(Aim of the task):
Of the entries below, return only those lines from the line with "Post-synthesis adder-cell area" to the line with "Met3 GRT Util = 0.0366", exactly, both included.

(Dataset):
**src/rtl/pfb_map.svh**
```systemverilog
// Register map, field positions and reset values of the blanking block
`ifndef PFB_MAP_SVH
`define PFB_MAP_SVH

`define PFB_ADDR_W        4
`define PFB_OFS_CTRL      4'h0
`define PFB_OFS_COUNT     4'h1
`define PFB_OFS_STATUS    4'h2

`define PFB_CTRL_RESET    16'h0000
`define PFB_CTRL_MASK     16'hFC3F
`define PFB_COUNT_RESET   16'h000A
`define PFB_CNT_ZERO      16'h0000
`define PFB_CNT_ONE       16'h0001

`define PFB_BIT_HRISE     15
`define PFB_BIT_HFALL     14
`define PFB_BIT_LRISE     13
`define PFB_BIT_LFALL     12
`define PFB_BIT_FLTLE     11
`define PFB_BIT_CLLE      10
`define PFB_BIT_SIGH      5
`define PFB_BIT_SIGL      4
`define PFB_BIT_HH        3
`define PFB_BIT_HL        2
`define PFB_BIT_LH        1
`define PFB_BIT_LL        0

`endif

```
**src/rtl/pfb_pkg.sv**
```systemverilog
// Types shared by the blanking block
package pfb_pkg;

  typedef struct packed {
    logic        wr;
    logic        rd;
    logic [3:0]  addr;
    logic [15:0] wdata;
  } pfb_bus_t;

  typedef struct packed {
    logic high_side_output;
    logic low_side_output;
    logic blank_sig;
  } pfb_pwm_t;

  typedef struct packed {
    logic fault;
    logic curlim;
  } pfb_flt_t;

endpackage

```
**src/rtl/pfb_blank.sv**
```systemverilog
// Fault and current-limit blanking for one PWM channel
// Notes on behaviour
// - High-side rising edge starts edge blanking when its enable is set.
// - High-side falling edge starts edge blanking when its enable is set.
// - Low-side rising edge starts edge blanking when its enable is set.
// - Low-side falling edge starts edge blanking when its enable is set.
// - Edges with a cleared enable never start or restart blanking.
// - Fault masked during edge blanking only when its enable is set.
// - Current limit masked during edge blanking only when enabled.
// - State blanking masks both inputs while any enabled condition holds.
// - Blanking signal high blanks when its enable is set.
// - Blanking signal low blanks when its enable is set.
// - High-side output high blanks when its enable is set.
// - High-side output low blanks when its enable is set.
// - Low-side output high blanks when its enable is set.
// - Low-side output low blanks when its enable is set.
`timescale 1ns/1ps
`default_nettype none
`include "pfb_map.svh"

module pfb_blank
(
  // Clock, reset, enable
  input  wire logic           clk,
  input  wire logic           resetn,
  input  wire logic           ce,
  // Register port
  input  wire pfb_pkg::pfb_bus_t bus,
  output var  logic [15:0]    rdata,
  // PWM levels and blanking signal
  input  wire pfb_pkg::pfb_pwm_t pwm,
  // Raw protection inputs
  input  wire pfb_pkg::pfb_flt_t flt_in,
  // Blanked protection inputs
  output var  pfb_pkg::pfb_flt_t flt_out,
  // Blanking active
  output var  logic           blank_active
);
  import pfb_pkg::*;

  logic [15:0] ctrl_reg;
  logic [15:0] count_reg;
  logic [15:0] cnt_reg;
  logic        hi_prev_reg;
  logic        lo_prev_reg;
  logic        trig;
  logic        state_blank;
  logic        leb_act;
  logic        fmask;
  logic        cmask;
  logic [15:0] rd_next;
  logic        hi_out_rise_trig_en;
  logic        hi_out_fall_trig_en;
  logic        lo_out_rise_trig_en;
  logic        lo_out_fall_trig_en;
  logic        fault_edge_blank_en;
  logic        curlim_edge_blank_en;
  logic        ext_sig_high_blank_en;
  logic        ext_sig_low_blank_en;
  logic        hi_out_high_blank_en;
  logic        hi_out_low_blank_en;
  logic        lo_out_high_blank_en;
  logic        lo_out_low_blank_en;

  function automatic logic edge_trig(input logic prev, input logic cur,
                                     input logic rise_en,
                                     input logic fall_en);
    edge_trig = (rise_en & ~prev & cur) | (fall_en & prev & ~cur);
  endfunction

  ////////////////////////////////////////////////////////////////////////////
  // Registers
  always_ff @(posedge clk or negedge resetn)
  begin
    if (!resetn)
    begin
      ctrl_reg  <= `PFB_CTRL_RESET;
      count_reg <= `PFB_COUNT_RESET;
    end
    else if (ce && bus.wr)
    begin
      if (bus.addr == `PFB_OFS_CTRL)
        ctrl_reg <= bus.wdata & `PFB_CTRL_MASK;
      else if (bus.addr == `PFB_OFS_COUNT)
        count_reg <= bus.wdata;
    end
  end

  always_comb
  begin
    rd_next = 16'h0000;
    unique case (bus.addr)
      `PFB_OFS_CTRL:   rd_next = ctrl_reg;
      `PFB_OFS_COUNT:  rd_next = count_reg;
      `PFB_OFS_STATUS: rd_next = cnt_reg;
      default:         rd_next = 16'h0000;
    endcase
  end

  // Read data stands one cycle only
  always_ff @(posedge clk or negedge resetn)
  begin
    if (!resetn)
      rdata <= 16'h0000;
    else if (ce)
      rdata <= bus.rd ? rd_next : 16'h0000;
  end

  ////////////////////////////////////////////////////////////////////////////
  // Control fields by name
  assign hi_out_rise_trig_en   = ctrl_reg[`PFB_BIT_HRISE];
  assign hi_out_fall_trig_en   = ctrl_reg[`PFB_BIT_HFALL];
  assign lo_out_rise_trig_en   = ctrl_reg[`PFB_BIT_LRISE];
  assign lo_out_fall_trig_en   = ctrl_reg[`PFB_BIT_LFALL];
  assign fault_edge_blank_en   = ctrl_reg[`PFB_BIT_FLTLE];
  assign curlim_edge_blank_en  = ctrl_reg[`PFB_BIT_CLLE];
  assign ext_sig_high_blank_en = ctrl_reg[`PFB_BIT_SIGH];
  assign ext_sig_low_blank_en  = ctrl_reg[`PFB_BIT_SIGL];
  assign hi_out_high_blank_en  = ctrl_reg[`PFB_BIT_HH];
  assign hi_out_low_blank_en   = ctrl_reg[`PFB_BIT_HL];
  assign lo_out_high_blank_en  = ctrl_reg[`PFB_BIT_LH];
  assign lo_out_low_blank_en   = ctrl_reg[`PFB_BIT_LL];

  ////////////////////////////////////////////////////////////////////////////
  // Edge detection
  always_ff @(posedge clk or negedge resetn)
  begin
    if (!resetn)
    begin
      hi_prev_reg <= 1'b0;
      lo_prev_reg <= 1'b0;
    end
    else if (ce)
    begin
      hi_prev_reg <= pwm.high_side_output;
      lo_prev_reg <= pwm.low_side_output;
    end
  end

  assign trig =
    edge_trig(hi_prev_reg, pwm.high_side_output,
              hi_out_rise_trig_en, hi_out_fall_trig_en) |
    edge_trig(lo_prev_reg, pwm.low_side_output,
              lo_out_rise_trig_en, lo_out_fall_trig_en);

  ////////////////////////////////////////////////////////////////////////////
  // interval counter, restart on edge
  always_ff @(posedge clk or negedge resetn)
  begin
    if (!resetn)
      cnt_reg <= `PFB_CNT_ZERO;
    else if (ce)
    begin
      if (trig)
        cnt_reg <= count_reg;
      else if (cnt_reg != `PFB_CNT_ZERO)
        cnt_reg <= cnt_reg - `PFB_CNT_ONE;
    end
  end

  assign leb_act = (cnt_reg != `PFB_CNT_ZERO);

  assign state_blank =
    (ext_sig_high_blank_en &  pwm.blank_sig) |
    (ext_sig_low_blank_en  & ~pwm.blank_sig) |
    (hi_out_high_blank_en  &  pwm.high_side_output) |
    (hi_out_low_blank_en   & ~pwm.high_side_output) |
    (lo_out_high_blank_en  &  pwm.low_side_output) |
    (lo_out_low_blank_en   & ~pwm.low_side_output);

  assign fmask = (fault_edge_blank_en & leb_act) | state_blank;
  assign cmask = (curlim_edge_blank_en & leb_act) | state_blank;

  ////////////////////////////////////////////////////////////////////////////
  // Registered outputs, one cycle after inputs
  always_ff @(posedge clk or negedge resetn)
  begin
    if (!resetn)
    begin
      flt_out      <= '0;
      blank_active <= 1'b0;
    end
    else if (ce)
    begin
      flt_out.fault  <= flt_in.fault & ~fmask;
      flt_out.curlim <= flt_in.curlim & ~cmask;
      blank_active   <= leb_act | state_blank;
    end
  end
endmodule // pfb_blank

`default_nettype wire

```
**config.mk**
```make
export PLATFORM = sky130hd
export DESIGN_NAME = pfb_blank
export DESIGN_NICKNAME = d
export VERILOG_FILES = /design/src/rtl/pfb_pkg.sv /design/src/rtl/pfb_blank.sv
export VERILOG_INCLUDE_DIRS = /design/src /design/src/rtl
export SDC_FILE = /design/constraint.sdc
export NUM_CORES = 1
export LEC_CHECK = 0
export ABC_AREA = 1
export BUFFER_PORTS_ARGS = -buffer_cell sky130_fd_sc_hd__buf_2
export CAP_MARGIN = 5
export CORE_MARGIN = 3
export CORE_UTILIZATION = 34
export DETAILED_ROUTE_END_ITERATION = 16
export SETUP_SLACK_MARGIN = 0.1
export SLEW_MARGIN = 10
export SYNTH_ARGS = -nofsm -noshare
export SYNTH_HDL_FRONTEND = slang
export SYNTH_SLANG_ARGS = --single-unit
export TNS_END_PERCENT = 20
```
**constraint.sdc**
```tcl
create_clock -name clk -period 1.5 [get_ports clk]
set_input_delay 0.45 -clock clk [delete_from_list [all_inputs] [get_ports clk]]
set_output_delay 0.45 -clock clk [all_outputs]
set_load 0.005 [all_outputs]
```
Yosys cells after proc, flatten, opt, wreduce, memory -nomap -nowiden
Cells that the tools add are included.
{"block": "word_totals", "regBits": 65, "output_inout_bits": 19, "wordCells": 60, "in_bits": 30}
{"block": "op_classes", "n_eq_ne": 2, "n_reduce_logical": 7, "n_bitwise": 37, "add_sub_neg": 1, "n_mux": 4}
{"op": "$mux W16", "count": 3}
{"op": "$pmux W16 S3", "count": 1}
{"op": "$and A1 B1 Y1", "count": 18}
{"op": "$reduce_bool A16 Y1", "count": 1}
{"op": "$sub A16 B1 Y16 const B", "count": 1}
{"op": "$or A1 B1 Y1", "count": 11}
{"op": "$not A1 Y1", "count": 8}
{"op": "$eq A4 B1 Y1 const B", "count": 1}
{"op": "$eq A4 B2 Y1 const B", "count": 1}
{"op": "$logic_not A4 Y1", "count": 1}
{"op": "$reduce_and A2 Y1", "count": 2}
{"op": "$reduce_and A3 Y1", "count": 1}
{"op": "$reduce_bool A2 Y1", "count": 1}
{"op": "$logic_and A1 B1 Y1", "count": 1}

Depth between registers and ports, before layout
{"block": "logic_depth", "ltp_word": 10, "depth_mapped": 11, "ltp_nobuf": 11}

Worst setup path after synthesis
Ideal clock, no wire load.
{"block": "synth_timing", "path_kind": "register to register", "startpoint": "register cnt_reg[0]", "endpoint": "register cnt_reg[1]", "synth_period_minus_slack_ns": 1.571, "path_stages_with_launch": 11, "path_slack_ns": -0.071, "n_path_buf": 1, "required_time_ns": 1.382, "setup_ns": 0.118, "t_arrival_ns": 1.452, "path_cell_list": "dfrtp_1 inv_1 ha_1 nand3_2 nor2_2 nand2_2 nor2_2 nor2_2 buf_6 nand2_2 o21ai_2"}
{"block": "synth_via", "elab_chain_len": 3, "elab_cells_between_ends": 6, "classes_between": "add/sub (1); mux (2); reduce/logical (3)"}
{"element": "from (decl)", "line_no": "pfb_blank.sv:43", "source": "logic [15:0] cnt_reg;"}
{"element": "from (signal assigned)", "line_no": "pfb_blank.sv:151", "source": "cnt_reg <= `PFB_CNT_ZERO;"}
{"element": "from (signal assigned)", "line_no": "pfb_blank.sv:155", "source": "cnt_reg <= count_reg;"}
{"element": "from (signal assigned)", "line_no": "pfb_blank.sv:157", "source": "cnt_reg <= cnt_reg - `PFB_CNT_ONE;"}
{"element": "$sub A16 B1 Y16 (no source line) or $reduce_bool A16 Y1 (tied branches)"}
{"element": "$mux W16 or $reduce_bool A2 Y1 (tied branches)"}
{"element": "$mux W16 or $reduce_and A2 Y1 (tied branches)"}
Several ways; a longest one is shown, not always the timed one. The select of a mux whose other input is x is not followed.
A chain may end at the register's enable or synchronous reset.

Worst setup path in the final report
{"block": "layout_timing", "startpoint": "register cnt_reg[1]", "endpoint": "register cnt_reg[1]"}
The elaborated chain is that of the path after synthesis.

==> run summary <==
Arr. time, crit path = 1.72 ns
CP most frequent cell = nor2_4
CP max stage cell = dfrtp_1
Top-area cell type share of the netlist area = 0.448
LEAKAGE = 2.37 nW
Row cnt = 36
Most common cell in the netlist = nand2_1
Fmax = 678 MHz
Clock sinks = 65
Area occupied by multi-input gates = 1710 sq um
Clock-pin slew on the worst setup and hold paths = 0.08 ns
Vias in the first global route = 3218
All-Layer GR Usage = 0.178
Post-synthesis adder-cell area fraction = 0.00356
Clock buffer count from CTS = 9
First-pass GRT wire length = 16.2 mm
Routed vias/inst = 4.75
Post-synth EDFFs = 0
Critical Path Fanout Max = 11
GRT met1 Usage = 0.246
DR iter-0 viols = 198
Die Y = 108 microns
Dpl cells = 673
Via count = 3288
RSZ-0062 raised after global routing = true
Crit-path cells = inv_2 -> ha_4 -> nand3_4 -> nor2_4 -> nand2_4 -> nor2_4 -> nor2_4 -> buf_12 -> nand2_2 -> o21ai_2
WL/cell = 14.3 microns
Finished Layout Cells = 692
Synth Area in XOR/XNOR = 0
Top cell type by total area after synthesis = dfrtp_1
CTS H-tree depth = 3
Slew HR = 0.727
Final HPWL DP = 7.50 mm
CP bufs+invs = 2
Global Route met2 Usage = 0.279
CP endpoint kind = register
N_diodes = 0
Hold Path Class = in -> async
Fin Clk Skew = 0.0132 ns
Setup TNS = 0 ns
Peak VDD IR = 0.608 mV
CP startpoint kind = register
GRT overflow = 0
Pint = 4.06 mW
Post-Synth Simple-Gate Area = 0.325
WP data required = 1.74 ns
Ys flop type = dfrtp_1
Clock power share = 0.223
Hold violation total from the final report = 0
Hold WS = 0.0230 ns
Fillcell total = 1012
Antenna-violating nets left = 0
Psw = 2.70 mW
Gp weighted congestion = 0.933
Setup Crit Path Kind = reg -> reg
Comb power frac = 0.404
Final wirelength = 9.86 mm
Crit path largest cell delay = 0.39 ns
I/O Buffers = 48
Max_cap viols = 0
Total core area = 9910 sq um
Syn_nets = 501
Largest net degree at the start of global routing = 33
Post-synth top cells = nand2_1, dfrtp_1, inv_1, o21ai_0
Final setup fails = 0
Complex-gate fraction of the synthesized area = 0.120
Top cells by area, synth = dfrtp_1, nand2_1, inv_1
Overall power = 6.75 mW
Max Buffers Root-to-Sink = 2
DR pass1 iterations = 4
Initial antenna violation count = 0
Worst-Skew Late Latency = 0.35 ns
Die width = 108 microns
CTS tree = yes
Post-Syn Area = 3520 sq um
Switch share = 0.399
Sequential cell area fraction in the yosys report = 0.463
IO Pins = 49
Syn-to-layout area delta = 30.4%
Count of state elements after synthesis = 65
Worst path top cell family by delay = simple AND/OR/NAND/NOR gates
Fraction of layout cells with a size suffix above 1 = 0.292
Synthesized area per cell = 7.48 sq um
Residual DRC = 0
Die ar. = 11600 sq um
Post-Synthesis Cells = 470
Largest family of logic cells by synthesized area = simple AND/OR/NAND/NOR gates
Met3 GRT Util = 0.0366
Initial Util = 0.355
Slew @ Worst Pin = 0.410 ns
Seq pwr share = 0.372
Pwr dens = 1470 nW/um^2
Util after Layout = 0.463
Register area = 1630 sq um
Status = completed
Yosys cell types = 27
Root buf cell = clkbuf_8
Mux share of post-synthesis cell area = 0
Fin. max-slew vios = 0
Asr flop ratio synth = 1.00
Post-route clock period utilization = 0.983
GR peak layer = met2
Warning count from the yosys run = 0
Nets = 585
Minimum clock period = 1.47 ns
-- stage by stage --
| stage | cell area, sq um | setup WS, ns |
|---|---|---|
| after floorplan | 3540 | 0.110 |
| after global placement | 4240 | -0.0348 |
| after detailed placement | 4240 | -0.104 |
| after CTS | 4500 | 0.0120 |
| after global routing | 4590 | -0.0627 |
| final | 4590 | 0.0252 |
-- placed cells by master (no fill, tap or decap), types with 10 or more instances in the layout --
| master | synthesis | final |
|---|---|---|
| inv_1 | 52 | 49 |
| buf_2 | 8 | 48 |
| buf_4 | 1 | 28 |
| dfrtp_1 | 63 | 61 |
| nand2_2 | 8 | 10 |
| nor2_4 | 3 | 12 |
| nand2_1 | 179 | 175 |
| nor2_1 | 30 | 23 |
| nand3_1 | 30 | 25 |
| o21ai_0 | 37 | 34 |
-- per-layer routing --
metal | routed length, microns | vias up
li1 | - | 1663
met1 | 4670 | 1545
met4 | 138 | 0
met2 | 4690 | 69
met3 | 372 | 11
met5 | 0 | -
-- power groups by stage --
| stage | clock [mW] | sequential (mW) | combinational (mW) |
|---|---|---|---|
| floorplan | 0 | 2.42 | 1.56 |
| detailed placement | 0 | 2.48 | 2.47 |
| CTS | 1.55 | 2.47 | 2.56 |
| global placement | 0 | 2.48 | 2.42 |
| finish | 1.51 | 2.52 | 2.73 |
| global route | 1.63 | 2.57 | 3.04 |
-- repair_timing --
action                     4_1_cts  5_1_grt
cloned                           0        0
setup endpoints to repair       17       19
hold buffers                     0        0
gates resized for setup         16       22
buffers inserted                 1        2
pin swaps                        2        8
-- final timing paths --
path	start	to	slack [ns]	cells past startpoint
min in group clk	flt_in[1]	flt_out[1]	0.34	3
min reg2reg	rdata[8]	rdata[8]	0.48	2
min	resetn	ctrl_reg[2]	0.02	1
max reg2reg	cnt_reg[1]	cnt_reg[1]	0.03	10
max in group asynchronous	resetn	cnt_reg[5]	0.99	2
max	cnt_reg[1]	cnt_reg[1]	0.03	10
-- layout make-up --
| class | count | area share |
|---|---|---|
| multi-input combinational | 334 | 0.373 |
| sequential | 65 | 0.356 |
| timing repair buffer | 89 | 0.147 |
| inverter | 55 | 0.0456 |
| tap | 133 | 0.0363 |
| clock buffer | 10 | 0.0278 |
| clock inverter | 6 | 0.0145 |
-- cell families (layout without fill, tap and decap cells) --
logic type               after synthesis  in the layout
AO/OA/AOI/OAI                         68             68
AND/OR/NAND/NOR                      265            265
flip-flops                            65             65
adder cells (fa/ha/maj)                1              1
buffers and inverters                 71            160
Power figures use the tool's default switching activity.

(Expected answer):
Post-synthesis adder-cell area fraction = 0.00356
Clock buffer count from CTS = 9
First-pass GRT wire length = 16.2 mm
Routed vias/inst = 4.75
Post-synth EDFFs = 0
Critical Path Fanout Max = 11
GRT met1 Usage = 0.246
DR iter-0 viols = 198
Die Y = 108 microns
Dpl cells = 673
Via count = 3288
RSZ-0062 raised after global routing = true
Crit-path cells = inv_2 -> ha_4 -> nand3_4 -> nor2_4 -> nand2_4 -> nor2_4 -> nor2_4 -> buf_12 -> nand2_2 -> o21ai_2
WL/cell = 14.3 microns
Finished Layout Cells = 692
Synth Area in XOR/XNOR = 0
Top cell type by total area after synthesis = dfrtp_1
CTS H-tree depth = 3
Slew HR = 0.727
Final HPWL DP = 7.50 mm
CP bufs+invs = 2
Global Route met2 Usage = 0.279
CP endpoint kind = register
N_diodes = 0
Hold Path Class = in -> async
Fin Clk Skew = 0.0132 ns
Setup TNS = 0 ns
Peak VDD IR = 0.608 mV
CP startpoint kind = register
GRT overflow = 0
Pint = 4.06 mW
Post-Synth Simple-Gate Area = 0.325
WP data required = 1.74 ns
Ys flop type = dfrtp_1
Clock power share = 0.223
Hold violation total from the final report = 0
Hold WS = 0.0230 ns
Fillcell total = 1012
Antenna-violating nets left = 0
Psw = 2.70 mW
Gp weighted congestion = 0.933
Setup Crit Path Kind = reg -> reg
Comb power frac = 0.404
Final wirelength = 9.86 mm
Crit path largest cell delay = 0.39 ns
I/O Buffers = 48
Max_cap viols = 0
Total core area = 9910 sq um
Syn_nets = 501
Largest net degree at the start of global routing = 33
Post-synth top cells = nand2_1, dfrtp_1, inv_1, o21ai_0
Final setup fails = 0
Complex-gate fraction of the synthesized area = 0.120
Top cells by area, synth = dfrtp_1, nand2_1, inv_1
Overall power = 6.75 mW
Max Buffers Root-to-Sink = 2
DR pass1 iterations = 4
Initial antenna violation count = 0
Worst-Skew Late Latency = 0.35 ns
Die width = 108 microns
CTS tree = yes
Post-Syn Area = 3520 sq um
Switch share = 0.399
Sequential cell area fraction in the yosys report = 0.463
IO Pins = 49
Syn-to-layout area delta = 30.4%
Count of state elements after synthesis = 65
Worst path top cell family by delay = simple AND/OR/NAND/NOR gates
Fraction of layout cells with a size suffix above 1 = 0.292
Synthesized area per cell = 7.48 sq um
Residual DRC = 0
Die ar. = 11600 sq um
Post-Synthesis Cells = 470
Largest family of logic cells by synthesized area = simple AND/OR/NAND/NOR gates
Met3 GRT Util = 0.0366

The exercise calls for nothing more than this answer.